-------- INPUT FOR THIS TASK
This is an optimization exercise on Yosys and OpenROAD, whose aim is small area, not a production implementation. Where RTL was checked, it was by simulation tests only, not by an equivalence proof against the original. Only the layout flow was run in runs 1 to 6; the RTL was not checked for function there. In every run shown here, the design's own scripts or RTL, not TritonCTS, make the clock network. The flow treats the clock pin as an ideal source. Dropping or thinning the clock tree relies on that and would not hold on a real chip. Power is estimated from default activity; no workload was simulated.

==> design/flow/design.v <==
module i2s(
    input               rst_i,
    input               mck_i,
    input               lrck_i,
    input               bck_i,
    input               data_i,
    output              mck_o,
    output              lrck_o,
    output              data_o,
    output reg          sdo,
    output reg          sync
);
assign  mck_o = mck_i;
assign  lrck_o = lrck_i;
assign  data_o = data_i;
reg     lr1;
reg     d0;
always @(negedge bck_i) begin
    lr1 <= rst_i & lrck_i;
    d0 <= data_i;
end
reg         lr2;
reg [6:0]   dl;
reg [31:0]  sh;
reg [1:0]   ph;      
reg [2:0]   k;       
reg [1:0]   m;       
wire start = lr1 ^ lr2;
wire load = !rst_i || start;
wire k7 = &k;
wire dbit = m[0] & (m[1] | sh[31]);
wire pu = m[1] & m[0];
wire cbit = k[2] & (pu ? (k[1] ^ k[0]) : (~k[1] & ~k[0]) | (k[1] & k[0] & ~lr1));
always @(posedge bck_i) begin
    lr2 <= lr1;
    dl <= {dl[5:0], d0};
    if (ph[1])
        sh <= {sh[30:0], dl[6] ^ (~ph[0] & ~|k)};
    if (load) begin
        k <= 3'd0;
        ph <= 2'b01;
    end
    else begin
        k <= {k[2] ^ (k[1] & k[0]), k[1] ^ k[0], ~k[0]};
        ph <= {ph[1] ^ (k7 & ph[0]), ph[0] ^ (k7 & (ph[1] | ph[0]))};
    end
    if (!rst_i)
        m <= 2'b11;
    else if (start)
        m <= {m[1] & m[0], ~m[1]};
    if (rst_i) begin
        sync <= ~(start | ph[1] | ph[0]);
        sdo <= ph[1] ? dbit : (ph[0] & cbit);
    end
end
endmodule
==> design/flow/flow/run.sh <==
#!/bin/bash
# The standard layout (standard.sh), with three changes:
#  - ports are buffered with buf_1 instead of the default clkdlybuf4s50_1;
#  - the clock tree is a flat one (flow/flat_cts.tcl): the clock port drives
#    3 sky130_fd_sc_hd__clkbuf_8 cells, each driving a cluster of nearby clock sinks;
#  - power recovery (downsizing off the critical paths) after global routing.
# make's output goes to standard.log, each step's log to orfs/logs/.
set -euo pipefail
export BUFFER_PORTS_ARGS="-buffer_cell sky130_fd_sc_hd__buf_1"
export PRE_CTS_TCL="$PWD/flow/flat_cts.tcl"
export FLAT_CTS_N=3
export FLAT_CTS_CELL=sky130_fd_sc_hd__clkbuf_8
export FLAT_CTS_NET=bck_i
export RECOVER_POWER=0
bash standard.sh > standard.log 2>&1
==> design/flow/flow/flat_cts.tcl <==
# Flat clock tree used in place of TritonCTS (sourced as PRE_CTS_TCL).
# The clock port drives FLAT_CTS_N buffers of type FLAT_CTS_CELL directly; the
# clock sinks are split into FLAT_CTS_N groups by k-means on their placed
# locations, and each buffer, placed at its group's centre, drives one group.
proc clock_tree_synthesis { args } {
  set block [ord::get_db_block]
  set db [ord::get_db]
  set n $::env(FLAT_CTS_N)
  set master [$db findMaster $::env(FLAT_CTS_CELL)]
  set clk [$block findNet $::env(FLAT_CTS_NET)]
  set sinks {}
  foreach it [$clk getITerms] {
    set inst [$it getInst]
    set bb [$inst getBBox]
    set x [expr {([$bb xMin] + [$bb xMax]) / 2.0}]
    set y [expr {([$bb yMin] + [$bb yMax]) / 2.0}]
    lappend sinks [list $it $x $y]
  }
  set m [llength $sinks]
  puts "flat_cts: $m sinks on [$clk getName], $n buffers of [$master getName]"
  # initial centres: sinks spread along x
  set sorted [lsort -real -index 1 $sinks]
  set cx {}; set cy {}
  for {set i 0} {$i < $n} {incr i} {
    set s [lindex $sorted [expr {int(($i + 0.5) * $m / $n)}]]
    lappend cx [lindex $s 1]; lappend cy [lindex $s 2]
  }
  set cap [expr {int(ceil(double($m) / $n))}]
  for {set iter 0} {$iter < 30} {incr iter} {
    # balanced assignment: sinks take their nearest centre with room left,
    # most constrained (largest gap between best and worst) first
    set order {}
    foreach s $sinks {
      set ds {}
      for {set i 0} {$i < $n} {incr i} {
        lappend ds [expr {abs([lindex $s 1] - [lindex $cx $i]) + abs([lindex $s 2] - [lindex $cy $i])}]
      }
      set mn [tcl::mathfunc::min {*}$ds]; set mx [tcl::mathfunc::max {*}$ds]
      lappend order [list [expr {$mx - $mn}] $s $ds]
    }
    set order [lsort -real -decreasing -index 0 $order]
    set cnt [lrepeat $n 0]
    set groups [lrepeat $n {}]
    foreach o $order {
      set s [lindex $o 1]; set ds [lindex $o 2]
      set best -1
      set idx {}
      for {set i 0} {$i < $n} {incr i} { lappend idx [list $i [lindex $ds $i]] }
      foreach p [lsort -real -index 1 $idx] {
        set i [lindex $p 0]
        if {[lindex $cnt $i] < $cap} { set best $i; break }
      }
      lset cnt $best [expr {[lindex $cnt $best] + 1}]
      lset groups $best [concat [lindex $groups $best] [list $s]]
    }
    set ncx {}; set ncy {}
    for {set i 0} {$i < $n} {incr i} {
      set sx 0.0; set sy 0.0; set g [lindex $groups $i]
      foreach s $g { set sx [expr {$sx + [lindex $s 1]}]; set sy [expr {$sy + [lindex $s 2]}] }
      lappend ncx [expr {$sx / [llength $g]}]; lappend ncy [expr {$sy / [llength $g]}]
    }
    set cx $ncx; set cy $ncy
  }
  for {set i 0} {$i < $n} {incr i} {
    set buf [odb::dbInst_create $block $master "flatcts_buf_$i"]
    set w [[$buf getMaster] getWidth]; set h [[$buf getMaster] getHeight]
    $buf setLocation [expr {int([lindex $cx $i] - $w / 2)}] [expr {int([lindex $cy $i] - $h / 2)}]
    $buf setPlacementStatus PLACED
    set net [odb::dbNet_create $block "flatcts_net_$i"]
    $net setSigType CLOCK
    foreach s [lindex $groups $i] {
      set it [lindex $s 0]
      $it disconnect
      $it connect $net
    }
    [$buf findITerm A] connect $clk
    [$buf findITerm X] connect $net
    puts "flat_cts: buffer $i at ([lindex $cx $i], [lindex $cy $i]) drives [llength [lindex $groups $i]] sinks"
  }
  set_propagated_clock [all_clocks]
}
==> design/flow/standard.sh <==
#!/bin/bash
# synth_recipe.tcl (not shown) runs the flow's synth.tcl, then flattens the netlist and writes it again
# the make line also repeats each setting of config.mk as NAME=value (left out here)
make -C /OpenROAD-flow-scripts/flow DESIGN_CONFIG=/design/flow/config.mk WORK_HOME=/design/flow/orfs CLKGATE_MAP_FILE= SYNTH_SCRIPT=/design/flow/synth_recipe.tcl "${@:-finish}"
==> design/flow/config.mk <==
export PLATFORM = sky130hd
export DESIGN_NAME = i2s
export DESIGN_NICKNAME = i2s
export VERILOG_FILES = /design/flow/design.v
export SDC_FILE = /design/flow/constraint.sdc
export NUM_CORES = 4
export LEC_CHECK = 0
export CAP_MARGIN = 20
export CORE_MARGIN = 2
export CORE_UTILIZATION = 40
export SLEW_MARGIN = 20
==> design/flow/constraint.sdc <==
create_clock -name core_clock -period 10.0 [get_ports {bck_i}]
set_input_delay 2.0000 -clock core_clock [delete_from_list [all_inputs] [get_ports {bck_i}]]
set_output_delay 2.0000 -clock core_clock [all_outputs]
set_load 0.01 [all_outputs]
----------------
-------- INPUT FOR THIS TASK
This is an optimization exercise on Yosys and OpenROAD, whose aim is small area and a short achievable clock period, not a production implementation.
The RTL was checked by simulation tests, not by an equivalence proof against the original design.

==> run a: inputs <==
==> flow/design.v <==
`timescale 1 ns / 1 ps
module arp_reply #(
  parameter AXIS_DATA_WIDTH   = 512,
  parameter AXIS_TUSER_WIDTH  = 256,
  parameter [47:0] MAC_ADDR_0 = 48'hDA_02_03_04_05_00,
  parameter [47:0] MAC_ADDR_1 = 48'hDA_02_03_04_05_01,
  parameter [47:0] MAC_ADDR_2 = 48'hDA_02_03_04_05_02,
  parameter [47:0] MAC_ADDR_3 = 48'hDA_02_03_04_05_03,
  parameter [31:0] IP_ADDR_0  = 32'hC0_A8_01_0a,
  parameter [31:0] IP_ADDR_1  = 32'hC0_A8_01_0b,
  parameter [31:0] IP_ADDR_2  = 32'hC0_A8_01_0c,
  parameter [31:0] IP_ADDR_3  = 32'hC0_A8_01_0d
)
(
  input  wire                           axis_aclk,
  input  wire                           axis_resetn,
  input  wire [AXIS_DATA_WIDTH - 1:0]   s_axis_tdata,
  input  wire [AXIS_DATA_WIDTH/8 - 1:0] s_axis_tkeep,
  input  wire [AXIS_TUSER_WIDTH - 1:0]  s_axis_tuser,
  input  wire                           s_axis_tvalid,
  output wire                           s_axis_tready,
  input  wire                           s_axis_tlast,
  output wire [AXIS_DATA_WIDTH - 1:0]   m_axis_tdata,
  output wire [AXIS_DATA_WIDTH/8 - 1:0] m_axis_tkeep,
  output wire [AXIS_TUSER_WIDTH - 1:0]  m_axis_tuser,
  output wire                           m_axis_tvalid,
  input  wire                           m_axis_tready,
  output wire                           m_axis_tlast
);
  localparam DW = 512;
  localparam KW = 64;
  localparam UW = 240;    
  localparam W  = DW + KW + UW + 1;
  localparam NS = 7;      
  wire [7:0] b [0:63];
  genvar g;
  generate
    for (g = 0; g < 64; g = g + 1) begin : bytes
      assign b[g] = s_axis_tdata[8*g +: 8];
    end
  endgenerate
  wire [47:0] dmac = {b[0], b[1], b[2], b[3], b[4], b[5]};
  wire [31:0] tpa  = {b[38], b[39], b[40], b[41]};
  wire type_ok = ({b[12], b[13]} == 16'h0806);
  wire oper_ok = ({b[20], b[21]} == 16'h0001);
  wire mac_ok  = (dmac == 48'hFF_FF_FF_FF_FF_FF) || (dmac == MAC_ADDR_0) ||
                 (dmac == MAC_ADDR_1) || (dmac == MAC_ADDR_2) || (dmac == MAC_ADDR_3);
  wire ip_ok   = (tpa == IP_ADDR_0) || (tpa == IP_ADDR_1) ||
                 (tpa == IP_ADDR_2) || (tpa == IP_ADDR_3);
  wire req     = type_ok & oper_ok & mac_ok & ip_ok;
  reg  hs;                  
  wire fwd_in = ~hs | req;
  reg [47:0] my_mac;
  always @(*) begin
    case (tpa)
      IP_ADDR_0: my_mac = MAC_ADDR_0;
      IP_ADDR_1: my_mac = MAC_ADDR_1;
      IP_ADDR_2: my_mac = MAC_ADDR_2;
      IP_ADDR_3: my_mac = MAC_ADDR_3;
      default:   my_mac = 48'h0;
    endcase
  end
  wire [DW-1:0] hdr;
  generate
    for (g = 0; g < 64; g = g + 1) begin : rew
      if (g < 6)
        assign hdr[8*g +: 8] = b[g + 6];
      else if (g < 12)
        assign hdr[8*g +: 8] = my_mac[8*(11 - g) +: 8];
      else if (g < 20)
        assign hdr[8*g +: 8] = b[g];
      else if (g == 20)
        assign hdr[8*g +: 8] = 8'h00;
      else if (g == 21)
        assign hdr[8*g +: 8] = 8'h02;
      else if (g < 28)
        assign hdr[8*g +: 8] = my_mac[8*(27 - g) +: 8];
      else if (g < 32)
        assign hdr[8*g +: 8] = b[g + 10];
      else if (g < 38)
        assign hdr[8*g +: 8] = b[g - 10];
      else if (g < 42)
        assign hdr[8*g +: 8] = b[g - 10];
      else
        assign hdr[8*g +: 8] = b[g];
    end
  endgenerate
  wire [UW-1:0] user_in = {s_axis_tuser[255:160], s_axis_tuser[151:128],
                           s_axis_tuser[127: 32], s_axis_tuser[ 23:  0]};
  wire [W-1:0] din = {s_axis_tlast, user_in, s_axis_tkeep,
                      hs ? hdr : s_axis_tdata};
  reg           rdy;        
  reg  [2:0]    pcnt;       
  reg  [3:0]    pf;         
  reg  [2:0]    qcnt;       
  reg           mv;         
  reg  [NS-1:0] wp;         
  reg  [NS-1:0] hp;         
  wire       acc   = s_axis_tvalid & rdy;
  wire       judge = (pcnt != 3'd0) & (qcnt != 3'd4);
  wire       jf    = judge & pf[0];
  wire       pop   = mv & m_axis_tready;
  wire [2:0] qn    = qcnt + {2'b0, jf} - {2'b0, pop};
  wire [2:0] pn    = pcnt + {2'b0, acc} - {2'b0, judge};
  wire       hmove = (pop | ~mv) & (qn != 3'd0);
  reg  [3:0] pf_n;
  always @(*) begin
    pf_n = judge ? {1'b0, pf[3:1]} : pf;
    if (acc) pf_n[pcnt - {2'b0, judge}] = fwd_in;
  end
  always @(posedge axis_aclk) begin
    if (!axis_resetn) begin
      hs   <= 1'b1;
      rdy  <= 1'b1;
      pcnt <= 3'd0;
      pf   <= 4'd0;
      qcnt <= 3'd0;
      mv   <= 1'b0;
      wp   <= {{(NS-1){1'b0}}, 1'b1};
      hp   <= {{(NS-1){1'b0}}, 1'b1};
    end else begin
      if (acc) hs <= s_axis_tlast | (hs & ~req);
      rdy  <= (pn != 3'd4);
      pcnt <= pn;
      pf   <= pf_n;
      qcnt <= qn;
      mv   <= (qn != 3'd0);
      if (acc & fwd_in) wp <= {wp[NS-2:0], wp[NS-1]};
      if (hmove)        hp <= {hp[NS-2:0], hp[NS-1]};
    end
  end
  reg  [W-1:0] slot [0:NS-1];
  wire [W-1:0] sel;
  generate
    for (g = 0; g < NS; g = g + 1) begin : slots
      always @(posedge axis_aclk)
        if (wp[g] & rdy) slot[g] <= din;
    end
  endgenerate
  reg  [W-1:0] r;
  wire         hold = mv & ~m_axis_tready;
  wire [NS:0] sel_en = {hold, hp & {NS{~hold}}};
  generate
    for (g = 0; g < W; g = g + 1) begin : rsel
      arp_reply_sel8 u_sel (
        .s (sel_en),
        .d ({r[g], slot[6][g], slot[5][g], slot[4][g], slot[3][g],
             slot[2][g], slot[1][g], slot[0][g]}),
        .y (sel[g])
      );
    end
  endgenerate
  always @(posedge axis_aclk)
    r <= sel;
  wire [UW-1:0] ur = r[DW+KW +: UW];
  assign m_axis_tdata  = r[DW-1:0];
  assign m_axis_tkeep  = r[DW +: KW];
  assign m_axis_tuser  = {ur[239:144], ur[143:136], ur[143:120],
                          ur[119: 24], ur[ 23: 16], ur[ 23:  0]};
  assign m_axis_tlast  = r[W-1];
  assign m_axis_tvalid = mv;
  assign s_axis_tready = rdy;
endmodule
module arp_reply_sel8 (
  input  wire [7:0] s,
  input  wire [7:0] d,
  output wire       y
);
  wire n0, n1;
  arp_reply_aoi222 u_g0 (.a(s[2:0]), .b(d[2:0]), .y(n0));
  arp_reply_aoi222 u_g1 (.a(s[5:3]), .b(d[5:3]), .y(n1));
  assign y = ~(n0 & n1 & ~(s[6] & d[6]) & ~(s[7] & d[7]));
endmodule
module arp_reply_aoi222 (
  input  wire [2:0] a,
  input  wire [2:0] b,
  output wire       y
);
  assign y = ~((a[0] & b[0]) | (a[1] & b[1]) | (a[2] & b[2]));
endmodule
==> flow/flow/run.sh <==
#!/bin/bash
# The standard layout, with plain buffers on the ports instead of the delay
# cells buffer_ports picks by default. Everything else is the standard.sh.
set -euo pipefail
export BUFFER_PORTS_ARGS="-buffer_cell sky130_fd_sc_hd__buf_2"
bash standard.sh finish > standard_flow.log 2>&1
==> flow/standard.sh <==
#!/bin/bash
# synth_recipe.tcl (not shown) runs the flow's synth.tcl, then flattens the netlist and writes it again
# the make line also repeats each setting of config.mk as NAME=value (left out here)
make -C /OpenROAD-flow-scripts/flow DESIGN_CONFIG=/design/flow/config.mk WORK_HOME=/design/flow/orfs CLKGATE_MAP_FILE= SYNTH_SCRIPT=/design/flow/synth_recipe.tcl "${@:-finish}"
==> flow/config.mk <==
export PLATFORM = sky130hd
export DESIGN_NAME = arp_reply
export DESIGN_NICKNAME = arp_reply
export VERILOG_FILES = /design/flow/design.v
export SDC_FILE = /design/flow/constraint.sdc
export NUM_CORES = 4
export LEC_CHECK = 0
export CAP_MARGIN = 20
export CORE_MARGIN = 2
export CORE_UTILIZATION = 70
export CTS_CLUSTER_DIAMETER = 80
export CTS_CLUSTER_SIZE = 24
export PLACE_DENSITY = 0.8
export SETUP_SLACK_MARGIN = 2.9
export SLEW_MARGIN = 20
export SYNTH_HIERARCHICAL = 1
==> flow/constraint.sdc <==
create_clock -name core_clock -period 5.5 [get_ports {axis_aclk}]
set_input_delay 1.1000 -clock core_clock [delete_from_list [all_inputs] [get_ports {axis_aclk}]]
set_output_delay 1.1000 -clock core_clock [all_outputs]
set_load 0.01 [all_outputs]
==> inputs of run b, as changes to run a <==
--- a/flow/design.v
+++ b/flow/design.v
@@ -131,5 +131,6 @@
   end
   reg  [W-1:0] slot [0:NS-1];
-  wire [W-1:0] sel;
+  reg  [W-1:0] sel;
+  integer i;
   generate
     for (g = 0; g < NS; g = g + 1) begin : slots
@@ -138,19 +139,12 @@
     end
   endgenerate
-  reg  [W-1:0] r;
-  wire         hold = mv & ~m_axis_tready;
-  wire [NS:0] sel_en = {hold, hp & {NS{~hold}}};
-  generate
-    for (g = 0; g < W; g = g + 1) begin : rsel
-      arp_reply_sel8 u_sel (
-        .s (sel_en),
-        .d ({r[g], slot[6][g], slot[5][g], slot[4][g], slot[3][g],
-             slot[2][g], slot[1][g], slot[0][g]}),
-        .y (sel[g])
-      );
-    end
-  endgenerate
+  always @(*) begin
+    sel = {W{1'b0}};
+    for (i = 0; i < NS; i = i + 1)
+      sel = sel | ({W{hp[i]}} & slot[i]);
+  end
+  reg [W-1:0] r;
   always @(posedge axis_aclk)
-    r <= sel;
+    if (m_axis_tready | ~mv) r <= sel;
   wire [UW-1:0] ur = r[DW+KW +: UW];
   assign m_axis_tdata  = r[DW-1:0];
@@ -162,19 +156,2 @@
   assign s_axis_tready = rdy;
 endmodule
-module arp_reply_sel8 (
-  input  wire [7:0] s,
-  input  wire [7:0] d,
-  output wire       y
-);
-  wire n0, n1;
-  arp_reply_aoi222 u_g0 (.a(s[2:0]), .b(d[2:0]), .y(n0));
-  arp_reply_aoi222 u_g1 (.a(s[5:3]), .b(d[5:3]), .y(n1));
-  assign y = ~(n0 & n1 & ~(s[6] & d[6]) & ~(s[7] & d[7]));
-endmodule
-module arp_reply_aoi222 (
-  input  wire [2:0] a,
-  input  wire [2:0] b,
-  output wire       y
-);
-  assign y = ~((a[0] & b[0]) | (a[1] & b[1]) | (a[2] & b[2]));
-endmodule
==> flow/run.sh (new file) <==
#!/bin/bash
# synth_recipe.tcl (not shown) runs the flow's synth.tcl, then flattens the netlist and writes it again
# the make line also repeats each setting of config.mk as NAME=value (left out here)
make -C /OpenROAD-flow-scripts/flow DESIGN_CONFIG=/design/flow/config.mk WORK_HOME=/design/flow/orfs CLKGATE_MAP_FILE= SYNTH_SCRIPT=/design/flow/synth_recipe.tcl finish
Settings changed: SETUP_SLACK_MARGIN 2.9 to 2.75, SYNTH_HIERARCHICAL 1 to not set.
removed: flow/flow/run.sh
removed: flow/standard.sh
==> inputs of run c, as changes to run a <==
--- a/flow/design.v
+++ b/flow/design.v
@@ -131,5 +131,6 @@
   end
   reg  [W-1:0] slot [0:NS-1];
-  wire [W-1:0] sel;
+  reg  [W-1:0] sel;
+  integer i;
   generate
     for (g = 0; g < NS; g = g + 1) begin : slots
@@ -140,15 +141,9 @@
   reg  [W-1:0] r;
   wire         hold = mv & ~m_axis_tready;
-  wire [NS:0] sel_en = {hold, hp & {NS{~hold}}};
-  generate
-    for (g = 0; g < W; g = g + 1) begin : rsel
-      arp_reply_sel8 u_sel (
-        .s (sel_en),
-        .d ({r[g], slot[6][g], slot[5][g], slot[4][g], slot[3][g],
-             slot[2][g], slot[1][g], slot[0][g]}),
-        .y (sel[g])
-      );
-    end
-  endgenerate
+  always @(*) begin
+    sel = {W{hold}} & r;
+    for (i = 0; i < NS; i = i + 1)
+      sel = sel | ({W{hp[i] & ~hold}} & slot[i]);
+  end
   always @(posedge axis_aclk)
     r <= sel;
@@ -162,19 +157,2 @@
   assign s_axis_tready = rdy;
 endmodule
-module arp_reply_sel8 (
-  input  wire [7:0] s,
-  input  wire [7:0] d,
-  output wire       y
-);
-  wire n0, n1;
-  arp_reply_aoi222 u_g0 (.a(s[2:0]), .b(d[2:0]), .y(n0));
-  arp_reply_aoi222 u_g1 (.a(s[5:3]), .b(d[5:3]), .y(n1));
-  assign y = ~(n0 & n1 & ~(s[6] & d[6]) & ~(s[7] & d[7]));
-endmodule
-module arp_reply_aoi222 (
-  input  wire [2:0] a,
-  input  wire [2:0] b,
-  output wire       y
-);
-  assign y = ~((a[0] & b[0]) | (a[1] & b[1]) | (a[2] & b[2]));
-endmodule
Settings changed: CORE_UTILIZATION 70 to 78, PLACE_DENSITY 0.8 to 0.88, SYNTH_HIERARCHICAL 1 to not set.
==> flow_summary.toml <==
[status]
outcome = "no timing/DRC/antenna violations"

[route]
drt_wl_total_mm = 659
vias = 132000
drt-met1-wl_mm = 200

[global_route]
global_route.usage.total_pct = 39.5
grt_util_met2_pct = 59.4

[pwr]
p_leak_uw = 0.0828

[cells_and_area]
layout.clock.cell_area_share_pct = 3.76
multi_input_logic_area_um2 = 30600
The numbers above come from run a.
----------------
WHAT THE EXERCISE ASKS: Tell how many lines of the records above hold "lappend", giving the number and nothing else.

REPLY: 6